(SUPPLIED RECORDS Opens)
[config.mk]
export PLATFORM = sky130hd
export DESIGN_NAME = seq_addsub
export DESIGN_NICKNAME = d
export VERILOG_FILES = /design/src/rtl/seq_addsub.sv
export SDC_FILE = /design/constraint.sdc
export NUM_CORES = 1
export LEC_CHECK = 0
export CAP_MARGIN = 20
export CORE_ASPECT_RATIO = 0.8
export CORE_MARGIN = 2
export CORE_UTILIZATION = 51
export CTS_CLUSTER_SIZE = 10
export DETAILED_ROUTE_END_ITERATION = 6
export PLACE_DENSITY = 0.86
export SKIP_CTS_REPAIR_TIMING = 1
export SLEW_MARGIN = 25
export SYNTH_ARGS = -nofsm -noshare
export SYNTH_HDL_FRONTEND = slang
export SYNTH_SLANG_ARGS = --single-unit
[constraint.sdc]
create_clock -name clk -period 3.09 [get_ports clk]
set_input_delay 0.4635 -clock clk [delete_from_list [all_inputs] [get_ports clk]]
set_output_delay 0.4635 -clock clk [all_outputs]
set_load 0.02 [all_outputs]
[src/rtl/seq_addsub.sv]
// Multi-cycle adder/subtractor that resolves CHUNK bits per clock with a registered carry.
// Optional macro ADDSUB_SAT_EN clamps the result to the signed limit when overflow occurs.
//
// state | meaning
// IDLE  | waiting for start, last result held on outputs
// RUN   | one chunk of the carry chain resolved per clock
// DONE  | result valid for one cycle, start accepted back-to-back
module seq_addsub #(
  parameter int WIDTH = 8,
  parameter int CHUNK = 2
) (
  input  logic             clk,
  input  logic             resetn,
  input  logic             start,
  input  logic             sub,
  input  logic [WIDTH-1:0] a,
  input  logic [WIDTH-1:0] b,
  output logic             busy,
  output logic             done,
  output logic [WIDTH-1:0] sum,
  output logic             cout,
  output logic             ovf,
  output logic             zero
);

  localparam int NCH = WIDTH / CHUNK;
  localparam int IW  = (NCH > 1) ? $clog2(NCH) : 1;
  localparam logic [IW-1:0] LAST = IW'(NCH - 1);

  if ((WIDTH < 2) || (CHUNK < 1) || (WIDTH % CHUNK != 0)) begin : g_param_check
    $error("seq_addsub: WIDTH must be >= 2 and a multiple of CHUNK");
  end

  typedef enum logic [1:0] {IDLE, RUN, DONE} state_t;

  state_t           state, state_nx;
  logic [WIDTH-1:0] op_a, op_b;
  logic             carry;
  logic [IW-1:0]    idx;
  logic [CHUNK-1:0] ca, cb;
  logic [CHUNK:0]   chunk_full;
  logic [WIDTH-1:0] sum_next, sum_final;
  logic             msb_cin, ovf_n, load, last;

  always_ff @(posedge clk or negedge resetn) begin
    if (!resetn) state <= IDLE;
    else         state <= state_nx;
  end

  always_comb begin
    state_nx = state;
    case (state)
      IDLE:    if (start) state_nx = RUN;
      RUN:     if (last)  state_nx = DONE;
      DONE:    state_nx = start ? RUN : IDLE;
      default: state_nx = IDLE;
    endcase
  end

  assign busy = (state == RUN);
  assign done = (state == DONE);
  assign load = start && (state != RUN);
  assign last = (idx == LAST);

  assign ca         = op_a[int'(idx) * CHUNK +: CHUNK];
  assign cb         = op_b[int'(idx) * CHUNK +: CHUNK];
  assign chunk_full = {1'b0, ca} + {1'b0, cb} + (CHUNK + 1)'(carry);

  // The MSB's own sum bit reveals its carry-in: s = a ^ b ^ cin.
  assign msb_cin = chunk_full[CHUNK-1] ^ op_a[WIDTH-1] ^ op_b[WIDTH-1];
  assign ovf_n   = msb_cin ^ chunk_full[CHUNK];

  always_comb begin
    sum_next = sum;
    sum_next[int'(idx) * CHUNK +: CHUNK] = chunk_full[CHUNK-1:0];
  end

`ifdef ADDSUB_SAT_EN
  // On overflow both operands share the sign, so op_a's MSB picks the limit.
  always_comb begin
    sum_final = sum_next;
    if (ovf_n)
      sum_final = op_a[WIDTH-1] ? {1'b1, {(WIDTH-1){1'b0}}} : {1'b0, {(WIDTH-1){1'b1}}};
  end
`else
  assign sum_final = sum_next;
`endif

  always_ff @(posedge clk or negedge resetn) begin
    if (!resetn) begin
      op_a  <= '0;
      op_b  <= '0;
      carry <= 1'b0;
      idx   <= '0;
      sum   <= '0;
      cout  <= 1'b0;
      ovf   <= 1'b0;
      zero  <= 1'b0;
    end else if (load) begin
      op_a  <= a;
      op_b  <= b ^ {WIDTH{sub}};
      carry <= sub;
      idx   <= '0;
    end else if (state == RUN) begin
      carry <= chunk_full[CHUNK];
      idx   <= idx + 1'b1;
      if (last) begin
        sum  <= sum_final;
        cout <= chunk_full[CHUNK];
        ovf  <= ovf_n;
        zero <= (sum_final == '0);
      end else begin
        sum  <= sum_next;
      end
    end
  end

endmodule

Word level (Yosys, flattened, before mapping). Index checks and enable logic that the tools add are counted.

Word-level logic and storage cells: 44. Output and inout bits: 13. Flip-flop bits (word level): 32. Input bits: 20.

Multiplexer cells: 9. Reduce and logical (&&, ||, !) cells: 7. Shift operators: 4. Add/sub/neg operators: 4. Bitwise gates (word level): 5. Eq/ne operators: 6.

Operators by type and width (number): $neg 3->33 (1); $shift 2x33->8 const A (1); $shiftx 2x33->8 (1); $shiftx 8x4->2 (2); $bwmux 8 (1); $logic_not 8->1 (1); $mux 2 (4); $xor 8x8->8 (1); $pmux 2 s3 (1); $eq 2x2->1 const B (2); $ne 2x1->1 const B (2); $reduce_and 2->1 (2); $add 2x2->3 (1); $add 3x1->3 (1); $mux 1 (3); $reduce_and 3->1 (1); $xor 1x1->1 (3); $add 2x1->2 const B (1); $eq 2x1->1 const B (1); $logic_not 2->1 (1); $ne 2x2->1 const B (1); $reduce_bool 2->1 (1); $logic_and 1x1->1 (1); $not 1->1 (1).

Longest topological paths before layout. Gate-level depths: netlist (run 1).

Depth after elaboration: 6. Mapped depth: 9. Gate-level depth less buffers: 8.

Least setup slack after synthesis (run 1). No wires, ideal clock.

Kind: register to register. Start: reg idx[0]. End: reg zero. Buffers on the path: 1. Path slack: 0.382 ns. Data required time: 2.964 ns. Stages on the path, launching flop included: 10. Clock period less this slack: 2.708 ns. Library setup time: 0.126 ns. Arrival: 2.581 ns. Cell sequence: dfrtp_1 -> buf_6 -> mux4_1 -> fa_1 -> inv_1 -> fa_1 -> nor4b_1 -> mux2i_1 -> nand4_1 -> o41ai_2.

Cells in the longest elaborated chain, start to end: 6. Elaborated cells on any way between the ends: 11. Classes of those cells: add/sub: 3; eq/ne: 1; shift: 4; mux: 1; reduce/logical: 2.

Ends and longest elaborated chain: start, declared (RTL line 39) `logic [IW-1:0] idx;`; start signal, assigned (RTL line 106) `idx <= idx + 1'b1;`; $shiftx 8x4->2, on equally long branches (RTL line 65, 66); $add 2x2->3 (RTL line 67) `assign chunk_full = {1'b0, ca} + {1'b0, cb} + (CHUNK + 1)'(carry);`; $add 3x1->3 (RTL line 67); $shiftx 2x33->8 (RTL line 75) `sum_next[int'(idx) * CHUNK +: CHUNK] = chunk_full[CHUNK-1:0];`; $bwmux 8 (RTL line 75); $logic_not 8->1 (RTL line 111) `zero <= (sum_final == '0);`; end signal, assigned (RTL line 111); end, declared (RTL line 23) `output logic zero`.

Several ways; a longest one is shown, not always the timed one. A chain may end at the register's enable or synchronous reset.

Worst setup path after layout (run 1). Same ends and word-level chain as after synthesis.

==> report_table.html, run 1 <==
<table>
<tr><th>Metric</th><th>Value</th></tr>
<tr><th colspan="2">Worst setup path</th></tr>
<tr><td>Critical path, cell by cell</td><td>mux4_1, fa_1, inv_1, fa_1, nor4b_1, mux2i_1, nand4_1, o41ai_2</td></tr>
<tr><td>WS Path Type</td><td>flip-flop to flip-flop</td></tr>
<tr><td>Worst EP arrival</td><td>3.01 ns</td></tr>
<tr><td>CP max FO</td><td>5</td></tr>
<tr><td>Startpoint types</td><td>flip-flop</td></tr>
<tr><td>Capturing element type of the critical path</td><td>flip-flop</td></tr>
<tr><td>Critical path data required time</td><td>3.25 ns</td></tr>
<tr><td>Cell with the most instances on the worst path</td><td>fa_1</td></tr>
<tr><td>Largest stage delay on the critical path</td><td>0.62 ns</td></tr>
<tr><td>Standard cell with the maximum stage delay on the critical path</td><td>mux4_1</td></tr>
<tr><td>Number of cell instances on the worst register-to-register path</td><td>8</td></tr>
<tr><th colspan="2">Die</th></tr>
<tr><td>Initial cell density of the core</td><td>54.6%</td></tr>
<tr><td>Die W</td><td>69.0 um</td></tr>
<tr><td>Area of the die</td><td>3860 um2</td></tr>
<tr><td>Row cnt</td><td>18</td></tr>
<tr><td>Top-level port count</td><td>33</td></tr>
<tr><td>Core region area</td><td>3150 um2</td></tr>
<tr><td>Height of the chip</td><td>56.0 um</td></tr>
<tr><th colspan="2">Clock tree</th></tr>
<tr><td>TritonCTS clock tree</td><td>done</td></tr>
<tr><td>Root cell of the clock tree</td><td>clkbuf_8</td></tr>
<tr><td>Num Clock Sinks</td><td>32</td></tr>
<tr><td>H-tree depth</td><td>2</td></tr>
<tr><td>Total clock buffers created by CTS</td><td>5</td></tr>
<tr><td>Worst-path clk slew</td><td>0.07 ns</td></tr>
<tr><td>Number of buffers on the longest clock path</td><td>2</td></tr>
<tr><td>Clock network latency to the later pin of the worst-skew pair</td><td>0.28 ns</td></tr>
<tr><th colspan="2">Timing</th></tr>
<tr><td>Worst slew margin</td><td>68.5%</td></tr>
<tr><td>Slew Limit Fails</td><td>0</td></tr>
<tr><td>Highest clock rate</td><td>0.351 GHz</td></tr>
<tr><td>Number of endpoints failing setup at the final stage</td><td>0</td></tr>
<tr><td>Setup repair after global routing missed its margin</td><td>false</td></tr>
<tr><td>Post-route clock period utilization</td><td>92.2%</td></tr>
<tr><td>Setup skew after layout</td><td>0.00830 ns</td></tr>
<tr><td>Final hold slack</td><td>0.482 ns</td></tr>
<tr><td>Slew at the pin closest to its max-slew limit</td><td>0.471 ns</td></tr>
<tr><td>Total negative slack for setup checks</td><td>0 ns</td></tr>
<tr><td>Min cycle time layout</td><td>2.85 ns</td></tr>
<tr><td>Final hold vios</td><td>0</td></tr>
<tr><th colspan="2">Yosys</th></tr>
<tr><td>Share of the synthesized area in the top cell type</td><td>46.5%</td></tr>
<tr><td>Leading cell types by count after synthesis</td><td>dfrtp_1, nand2_1, o21ai_0</td></tr>
<tr><td>Synth Cell Area</td><td>1720 um2</td></tr>
<tr><td>Number of library cell types mapped by synthesis</td><td>34</td></tr>
<tr><td>Async set-reset flop share out of synthesis</td><td>100%</td></tr>
<tr><td>Post-synthesis area per instance</td><td>11.1 um2</td></tr>
<tr><td>Number of synthesized register bits</td><td>32</td></tr>
<tr><td>Most frequent cell after synthesis</td><td>dfrtp_1</td></tr>
<tr><td>Syn. warnings</td><td>0</td></tr>
<tr><td>Dominant cells by area after synthesis</td><td>dfrtp_1, mux4_1, xnor2_1, o21ai_0, mux2_2</td></tr>
<tr><td>Main synth FF type</td><td>dfrtp_1</td></tr>
<tr><td>Dominant cell type by area after synthesis</td><td>dfrtp_1</td></tr>
<tr><td>Synth Instances</td><td>155</td></tr>
<tr><td>Portion of the post-synthesis area used by sequential elements</td><td>46.5%</td></tr>
<tr><td>Number of enable flip-flop cells after synthesis</td><td>0</td></tr>
<tr><td>Nets in the synthesized netlist</td><td>183</td></tr>
<tr><th colspan="2">Global route</th></tr>
<tr><td>Remaining global-route overflow</td><td>0</td></tr>
<tr><td>Maximum number of pins on one net before global-route repair</td><td>33</td></tr>
<tr><td>Wire length of the first global-routing pass</td><td>5340 um</td></tr>
<tr><td>Total routing resource utilization after global routing</td><td>19.0%</td></tr>
<tr><td>Number of antenna violations at the first check in global routing</td><td>0</td></tr>
<tr><td>Via count of the first global-routing pass</td><td>1156</td></tr>
<tr><th colspan="2">Detailed routing</th></tr>
<tr><td>Via density</td><td>5.40</td></tr>
<tr><td>Number of DRC violations after detailed routing</td><td>0</td></tr>
<tr><td>Count of nets left with antenna violations after detail routing</td><td>0</td></tr>
<tr><td>Detailed-routing wirelength on met1</td><td>1410 um</td></tr>
<tr><td>Iteration count of the initial detailed-routing pass</td><td>4</td></tr>
<tr><td>Total wirelength of the detailed-routed design</td><td>3220 um</td></tr>
<tr><td>Drt first-iter violations</td><td>41</td></tr>
<tr><td>Via total after detailed routing</td><td>1253</td></tr>
<tr><td>Detailed-routed wire length on met3</td><td>164 um</td></tr>
<tr><td>Uppermost metal layer occupied by signal nets</td><td>met4</td></tr>
<tr><td>Post-DR wirelength/cell</td><td>13.9 um</td></tr>
<tr><td>Wire length on met2</td><td>1620 um</td></tr>
<tr><th colspan="2">Finish</th></tr>
<tr><td>Final core utilization</td><td>69.8%</td></tr>
<tr><td>Final Non-Filler Cells</td><td>232</td></tr>
<tr><td>FILL cells</td><td>230</td></tr>
<tr><td>Count of inserted antenna diode cells</td><td>0</td></tr>
<tr><td>Growth of design area from synthesis to finish</td><td>27.7%</td></tr>
<tr><td>Fraction of final layout cells with drive strength greater than 1</td><td>13.0%</td></tr>
<tr><td>Final nets</td><td>219</td></tr>
<tr><th colspan="2">Job</th></tr>
<tr><td>Max_cap viols</td><td>0</td></tr>
<tr><th colspan="2">Power</th></tr>
<tr><td>P per Cell Area</td><td>1160 nW/um2</td></tr>
<tr><td>Peak ir drop on the vdd network</td><td>0.000603 V</td></tr>
<tr><td>P_leak</td><td>0.966 nW</td></tr>
<tr><th colspan="2">Place</th></tr>
<tr><td>Weighted congestion at the end of routability-driven global placement</td><td>0.873</td></tr>
<tr><td>Dpl hpwl</td><td>2470 um</td></tr>
<tr><td>Count of port buffers added during placement</td><td>32</td></tr>
<tr><td>Cell count after placement</td><td>224</td></tr>
<tr><th colspan="2">Status</th></tr>
<tr><td>Result of the run</td><td>completed</td></tr>
<tr><th colspan="2">Min path</th></tr>
<tr><td>Worst hold stages</td><td>2</td></tr>
<tr><td>Min-delay worst type</td><td>flip-flop to flip-flop</td></tr>
</table>
final cells by class:
| class | instances | area [um2] | share of cell area, % |
|---|---|---|---|
| multi-input combinational | 105 | 831 | 37.7 |
| sequential | 32 | 801 | 36.4 |
| clock buffer | 7 | 96.3 | 4.38 |
| clock inverter | 1 | 30.0 | 1.36 |
| tap | 40 | 50.0 | 2.27 |
| inverter | 12 | 50.0 | 2.27 |
| timing repair buffer | 35 | 343 | 15.6 |
flip-flops by register name (all words and copies together), names as in the netlist:
register and count:
sum 8, op_a 8, state 2, carry 1, zero 1, cout 1, idx 2, op_b 8
ovf 1
kinds of logic (layout without fill, tap and decap cells):
group | count (synthesis) | in the layout | share of synthesized area [%]
and+or+nand+nor | 44 | 44 | 13.9
DFF | 32 | 32 | 46.5
xor gates and xnor gates | 11 | 11 | 5.59
muxes | 15 | 15 | 13.1
buffers and inverters | 18 | 55 | 5.30
adders and majority gates | 8 | 8 | 6.68
AOI/OAI and AO/OA | 27 | 27 | 9.01
power breakdown:
group	total, W	internal [W]	switching [W]
clock network	0.000435	0.000284	0.000151
registers	0.000755	0.000611	0.000144
logic	0.00136	0.000657	0.000702
total	0.00255	0.00155	0.000997
path summary, 6_finish.rpt:
| path | from | end | slack (ns) |
|---|---|---|---|
| worst min register to register | op_b[5] | op_b[5] | 0.48 |
| worst min-delay path | op_b[5] | op_b[5] | 0.48 |
| max in group asynchronous | resetn | sum[6] | 2.22 |
| min in group asynchronous | resetn | sum[0] | 0.58 |
| worst max register to register | idx[0] | zero | 0.24 |
| worst max-delay path | idx[0] | zero | 0.24 |
worst max-delay path, delay by kind of cell, from the launching register on:
family	cells	cell delay (ns)
AND/OR/NAND/NOR	2	0.47
AO/OA/AOI/OAI	1	0.07
buffers and inverters	1	0.07
multiplexers	2	0.77
flip-flops	1	0.45
adder cells (fa/ha/maj)	2	0.89
stage by stage:
| step | area [um2] | power [W] | setup WS, ns |
|---|---|---|---|
| after global placement | 2070 | 0.00206 | 0.397 |
| after global routing | 2200 | 0.00273 | 0.0964 |
| final | 2200 | 0.00255 | 0.241 |
| after detailed placement | 2070 | 0.00213 | 0.258 |
| after floorplan | 1720 | 0.00175 | 0.382 |
| after CTS | 2200 | 0.00257 | 0.238 |
placed cells by master (no fill, tap or decap), types with 6 or more instances in the layout:
| cell | n |
|---|---|
| dfrtp_1 | 32 |
| clkdlybuf4s50_1 | 32 |
| nand2_1 | 24 |
| o21ai_0 | 18 |
| xnor2_1 | 11 |
| inv_1 | 10 |
| mux2_2 | 8 |
| clkbuf_8 | 7 |
| ha_1 | 6 |
routing by layer:
| metal | global-route usage, % | vias up |
|---|---|---|
| met5 | 0 | - |
| met4 | 4.20 | 0 |
| met3 | 7.29 | 3 |
| met2 | 30.8 | 35 |
| met1 | 24.1 | 608 |
| li1 | - | 607 |
Note: power is estimated with default switching activity, not from simulation.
(SUPPLIED RECORDS Closes)
▸ **ASSIGNMENT**: Could you reproduce exactly the lines of the entries above, from the one with "export SYNTH_SLANG_ARGS = --single-unit" through the one with "assign busy = (state == RUN);", and nothing else?

▸ **COMPLETED TASK**:
export SYNTH_SLANG_ARGS = --single-unit
[constraint.sdc]
create_clock -name clk -period 3.09 [get_ports clk]
set_input_delay 0.4635 -clock clk [delete_from_list [all_inputs] [get_ports clk]]
set_output_delay 0.4635 -clock clk [all_outputs]
set_load 0.02 [all_outputs]
[src/rtl/seq_addsub.sv]
// Multi-cycle adder/subtractor that resolves CHUNK bits per clock with a registered carry.
// Optional macro ADDSUB_SAT_EN clamps the result to the signed limit when overflow occurs.
//
// state | meaning
// IDLE  | waiting for start, last result held on outputs
// RUN   | one chunk of the carry chain resolved per clock
// DONE  | result valid for one cycle, start accepted back-to-back
module seq_addsub #(
  parameter int WIDTH = 8,
  parameter int CHUNK = 2
) (
  input  logic             clk,
  input  logic             resetn,
  input  logic             start,
  input  logic             sub,
  input  logic [WIDTH-1:0] a,
  input  logic [WIDTH-1:0] b,
  output logic             busy,
  output logic             done,
  output logic [WIDTH-1:0] sum,
  output logic             cout,
  output logic             ovf,
  output logic             zero
);

  localparam int NCH = WIDTH / CHUNK;
  localparam int IW  = (NCH > 1) ? $clog2(NCH) : 1;
  localparam logic [IW-1:0] LAST = IW'(NCH - 1);

  if ((WIDTH < 2) || (CHUNK < 1) || (WIDTH % CHUNK != 0)) begin : g_param_check
    $error("seq_addsub: WIDTH must be >= 2 and a multiple of CHUNK");
  end

  typedef enum logic [1:0] {IDLE, RUN, DONE} state_t;

  state_t           state, state_nx;
  logic [WIDTH-1:0] op_a, op_b;
  logic             carry;
  logic [IW-1:0]    idx;
  logic [CHUNK-1:0] ca, cb;
  logic [CHUNK:0]   chunk_full;
  logic [WIDTH-1:0] sum_next, sum_final;
  logic             msb_cin, ovf_n, load, last;

  always_ff @(posedge clk or negedge resetn) begin
    if (!resetn) state <= IDLE;
    else         state <= state_nx;
  end

  always_comb begin
    state_nx = state;
    case (state)
      IDLE:    if (start) state_nx = RUN;
      RUN:     if (last)  state_nx = DONE;
      DONE:    state_nx = start ? RUN : IDLE;
      default: state_nx = IDLE;
    endcase
  end

  assign busy = (state == RUN);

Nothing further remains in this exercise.